:: Exercise ::
Copy each line of the following data that contains "psel".
---------- Input ----------
## src/sat_pkg.sv

```systemverilog
// Shared types and constants of the segment address translator.
`default_nettype none

package sat_pkg;

    // Item opcodes
    localparam logic OP_WRITE = 1'b0;
    localparam logic OP_XLATE = 1'b1;

    // Configuration register map
    localparam int  CFG_ADDR_W  = 3;
    localparam logic REG_MAX_SEG = 1'b0;
    localparam logic [15:0] MAX_SEG_RESET = 16'd64;

    // Serial divider
    localparam int DIV_CNT_W = 5;
    localparam logic [DIV_CNT_W-1:0] DIV_LAST_STEP = 5'd31;

    typedef struct packed {
        logic        opcode;
        logic [3:0]  slot_index;
        logic        entry_valid;
        logic [15:0] segment_id;
        logic [31:0] segment_base;
        logic [15:0] segment_size;
        logic [31:0] logical_address;
        logic [15:0] access_length;
    } item_t;

    typedef struct packed {
        logic [31:0] physical_address;
        logic        xlate_fault;
        logic [31:0] segment_number;
        logic [15:0] segment_offset;
    } result_t;

    // One table slot as stored in the RAM
    typedef struct packed {
        logic [15:0] id;
        logic [31:0] base;
        logic [15:0] size;
    } entry_t;

endpackage

`default_nettype wire

```

## src/sat_ram.sv

```systemverilog
// Generic single-write, single-read RAM with registered read data.
`default_nettype none

module sat_ram #(
    parameter int WIDTH = 64,
    parameter int DEPTH = 16
) (
    input  wire logic                                   clk,
    input  wire logic                                   we,
    input  wire logic [(DEPTH > 1 ? $clog2(DEPTH) : 1)-1:0] waddr,
    input  wire logic [WIDTH-1:0]                       wdata,
    input  wire logic [(DEPTH > 1 ? $clog2(DEPTH) : 1)-1:0] raddr,
    output      logic [WIDTH-1:0]                       rdata
);

    logic [WIDTH-1:0] mem_reg [DEPTH];

    always_ff @(posedge clk)
    begin
        if (we)
        begin
            mem_reg[waddr] <= wdata;
        end
        rdata <= mem_reg[raddr];
    end

endmodule

`default_nettype wire

```

## src/segment_address_translator_top.sv

```systemverilog
// Top level of the segment address translator: sequencer, serial divider, table scan.
//
//  channel   | direction | handshake                  | payload
//  ----------+-----------+----------------------------+----------------------------
//  command   | in        | start && !busy             | item   (sat_pkg::item_t)
//  result    | out       | done, one cycle            | result (sat_pkg::result_t)
//  config    | in/out    | psel & penable (pready=1)  | paddr, pwdata, prdata
//
//  A table write answers with its all-zero word on the next cycle.
//  A translation runs the 1-bit-per-cycle restoring divider, then the table scan
//  (one RAM read per cycle, stopping at the first valid match or the last slot),
//  then a resolve step. A zero divisor skips division and scan and goes to resolve.
//  Reset clears the valid marks and sets max_segment_size to 64.
//  The receiver cannot stall; busy only reflects the sequencer.
`default_nettype none

module segment_address_translator_top #(
    parameter int TABLE_ENTRIES = 16
) (
    input  wire logic                            clk,
    input  wire logic                            rst_n,
    input  wire logic                            start,
    output      logic                            busy,
    input  wire sat_pkg::item_t                  item,
    output      logic                            done,
    output      sat_pkg::result_t                result,
    input  wire logic                            psel,
    input  wire logic                            penable,
    input  wire logic                            pwrite,
    input  wire logic [sat_pkg::CFG_ADDR_W-1:0]  paddr,
    input  wire logic [31:0]                     pwdata,
    output      logic [31:0]                     prdata,
    output      logic                            pready
);

    localparam int IDX_W = (TABLE_ENTRIES > 1) ? $clog2(TABLE_ENTRIES) : 1;
    localparam logic [IDX_W-1:0] LAST_IDX = IDX_W'(TABLE_ENTRIES - 1);
    localparam int ENTRY_W = $bits(sat_pkg::entry_t);

    typedef enum logic [1:0] {
        S_IDLE,
        S_DIV,
        S_SCAN,
        S_RESOLVE
    } state_t;

    // ---------------- configuration port ----------------
    logic [15:0] max_seg_reg;
    logic        cfg_sel;

    assign pready  = 1'b1;
    assign cfg_sel = (paddr[2] == sat_pkg::REG_MAX_SEG);
    assign prdata  = cfg_sel ? {16'd0, max_seg_reg} : 32'd0;

    always_ff @(posedge clk or negedge rst_n)
    begin
        if (!rst_n)
        begin
            max_seg_reg <= sat_pkg::MAX_SEG_RESET;
        end
        else if (psel && penable && pwrite && cfg_sel)
        begin
            max_seg_reg <= pwdata[15:0];
        end
    end

    // ---------------- table storage ----------------
    logic                    accept;
    logic                    wr_en;
    logic [IDX_W+3:0]        slot_ext;
    logic [IDX_W-1:0]        waddr;
    sat_pkg::entry_t         wr_entry;
    logic [ENTRY_W-1:0]      ram_rdata;
    sat_pkg::entry_t         rd_entry;

    assign accept   = start && !busy;
    assign wr_en    = accept && (item.opcode == sat_pkg::OP_WRITE)
                      && (int'(item.slot_index) < TABLE_ENTRIES);
    assign slot_ext = {{IDX_W{1'b0}}, item.slot_index};
    assign waddr    = slot_ext[IDX_W-1:0];
    assign wr_entry = '{id: item.segment_id, base: item.segment_base,
                        size: item.segment_size};
    assign rd_entry = sat_pkg::entry_t'(ram_rdata);

    // ---------------- sequencer ----------------
    state_t                      state_reg,     state_next;
    logic                        valid_reg      [TABLE_ENTRIES];
    logic                        done_reg,      done_next;
    sat_pkg::result_t            result_reg,    result_next;
    logic [31:0]                 quot_reg,      quot_next;
    logic [15:0]                 rem_reg,       rem_next;
    logic [15:0]                 len_reg,       len_next;
    logic [sat_pkg::DIV_CNT_W-1:0] div_cnt_reg, div_cnt_next;
    logic                        zero_div_reg,  zero_div_next;
    logic [IDX_W-1:0]            scan_cnt_reg,  scan_cnt_next;
    logic                        issued_reg,    issued_next;
    logic                        pend_reg,      pend_next;
    logic                        pend_vld_reg,  pend_vld_next;
    logic [IDX_W-1:0]            chk_idx_reg,   chk_idx_next;
    logic                        hit_reg,       hit_next;
    logic [31:0]                 base_reg,      base_next;
    logic [15:0]                 size_reg,      size_next;

    logic [16:0]                 trial;
    logic                        take;
    logic                        match;
    logic [16:0]                 span;
    logic                        fault;

    sat_ram #(
        .WIDTH (ENTRY_W),
        .DEPTH (TABLE_ENTRIES)
    ) u_table (
        .clk   (clk),
        .we    (wr_en),
        .waddr (waddr),
        .wdata (wr_entry),
        .raddr (scan_cnt_reg),
        .rdata (ram_rdata)
    );

    assign trial = {rem_reg, quot_reg[31]};
    assign take  = (trial >= {1'b0, max_seg_reg});
    assign match = pend_vld_reg && ({16'd0, rd_entry.id} == quot_reg);
    assign span  = {1'b0, rem_reg} + {1'b0, len_reg};
    assign fault = zero_div_reg || !hit_reg || (span > {1'b0, size_reg});

    always_comb
    begin
        state_next    = state_reg;
        done_next     = 1'b0;
        result_next   = result_reg;
        quot_next     = quot_reg;
        rem_next      = rem_reg;
        len_next      = len_reg;
        div_cnt_next  = div_cnt_reg;
        zero_div_next = zero_div_reg;
        scan_cnt_next = scan_cnt_reg;
        issued_next   = issued_reg;
        pend_next     = 1'b0;
        pend_vld_next = pend_vld_reg;
        chk_idx_next  = chk_idx_reg;
        hit_next      = hit_reg;
        base_next     = base_reg;
        size_next     = size_reg;

        unique case (state_reg)
            S_IDLE:
            begin
                if (accept)
                begin
                    if (item.opcode == sat_pkg::OP_WRITE)
                    begin
                        done_next   = 1'b1;
                        result_next = '0;
                    end
                    else
                    begin
                        quot_next     = item.logical_address;
                        rem_next      = 16'd0;
                        len_next      = item.access_length;
                        div_cnt_next  = sat_pkg::DIV_LAST_STEP;
                        hit_next      = 1'b0;
                        zero_div_next = (max_seg_reg == 16'd0);
                        state_next    = (max_seg_reg == 16'd0) ? S_RESOLVE : S_DIV;
                    end
                end
            end
            S_DIV:
            begin
                // one restoring step: shift in the next dividend bit
                rem_next  = take ? 16'(trial - {1'b0, max_seg_reg}) : trial[15:0];
                quot_next = {quot_reg[30:0], take};
                if (div_cnt_reg == '0)
                begin
                    scan_cnt_next = '0;
                    issued_next   = 1'b0;
                    state_next    = S_SCAN;
                end
                else
                begin
                    div_cnt_next = div_cnt_reg - 1'b1;
                end
            end
            S_SCAN:
            begin
                // issue one slot read per cycle, check it on the next cycle
                if (!issued_reg)
                begin
                    pend_next     = 1'b1;
                    pend_vld_next = valid_reg[scan_cnt_reg];
                    chk_idx_next  = scan_cnt_reg;
                    if (scan_cnt_reg == LAST_IDX)
                    begin
                        issued_next = 1'b1;
                    end
                    else
                    begin
                        scan_cnt_next = scan_cnt_reg + 1'b1;
                    end
                end
                if (pend_reg && (match || (chk_idx_reg == LAST_IDX)))
                begin
                    hit_next   = match;
                    base_next  = rd_entry.base;
                    size_next  = rd_entry.size;
                    pend_next  = 1'b0;
                    state_next = S_RESOLVE;
                end
            end
            S_RESOLVE:
            begin
                done_next = 1'b1;
                if (zero_div_reg)
                begin
                    result_next.physical_address = 32'd0;
                    result_next.xlate_fault      = 1'b1;
                    result_next.segment_number   = 32'hFFFF_FFFF;
                    result_next.segment_offset   = 16'd0;
                end
                else
                begin
                    result_next.physical_address = fault ? 32'd0
                                                   : base_reg + {16'd0, rem_reg};
                    result_next.xlate_fault      = fault;
                    result_next.segment_number   = quot_reg;
                    result_next.segment_offset   = rem_reg;
                end
                state_next = S_IDLE;
            end
            default:
            begin
                state_next = S_IDLE;
            end
        endcase
    end

    always_ff @(posedge clk or negedge rst_n)
    begin
        if (!rst_n)
        begin
            state_reg  <= S_IDLE;
            done_reg   <= 1'b0;
            result_reg <= '0;
            pend_reg   <= 1'b0;
            for (int i = 0; i < TABLE_ENTRIES; i++)
            begin
                valid_reg[i] <= 1'b0;
            end
        end
        else
        begin
            state_reg  <= state_next;
            done_reg   <= done_next;
            result_reg <= result_next;
            pend_reg   <= pend_next;
            if (wr_en)
            begin
                valid_reg[waddr] <= item.entry_valid;
            end
        end
    end

    always_ff @(posedge clk)
    begin
        quot_reg     <= quot_next;
        rem_reg      <= rem_next;
        len_reg      <= len_next;
        div_cnt_reg  <= div_cnt_next;
        zero_div_reg <= zero_div_next;
        scan_cnt_reg <= scan_cnt_next;
        issued_reg   <= issued_next;
        pend_vld_reg <= pend_vld_next;
        chk_idx_reg  <= chk_idx_next;
        hit_reg      <= hit_next;
        base_reg     <= base_next;
        size_reg     <= size_next;
    end

    assign busy   = (state_reg != S_IDLE);
    assign done   = done_reg;
    assign result = result_reg;

endmodule

`default_nettype wire

```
----------
:: Solution to this task ::
//  config    | in/out    | psel & penable (pready=1)  | paddr, pwdata, prdata
    input  wire logic                            psel,
        else if (psel && penable && pwrite && cfg_sel)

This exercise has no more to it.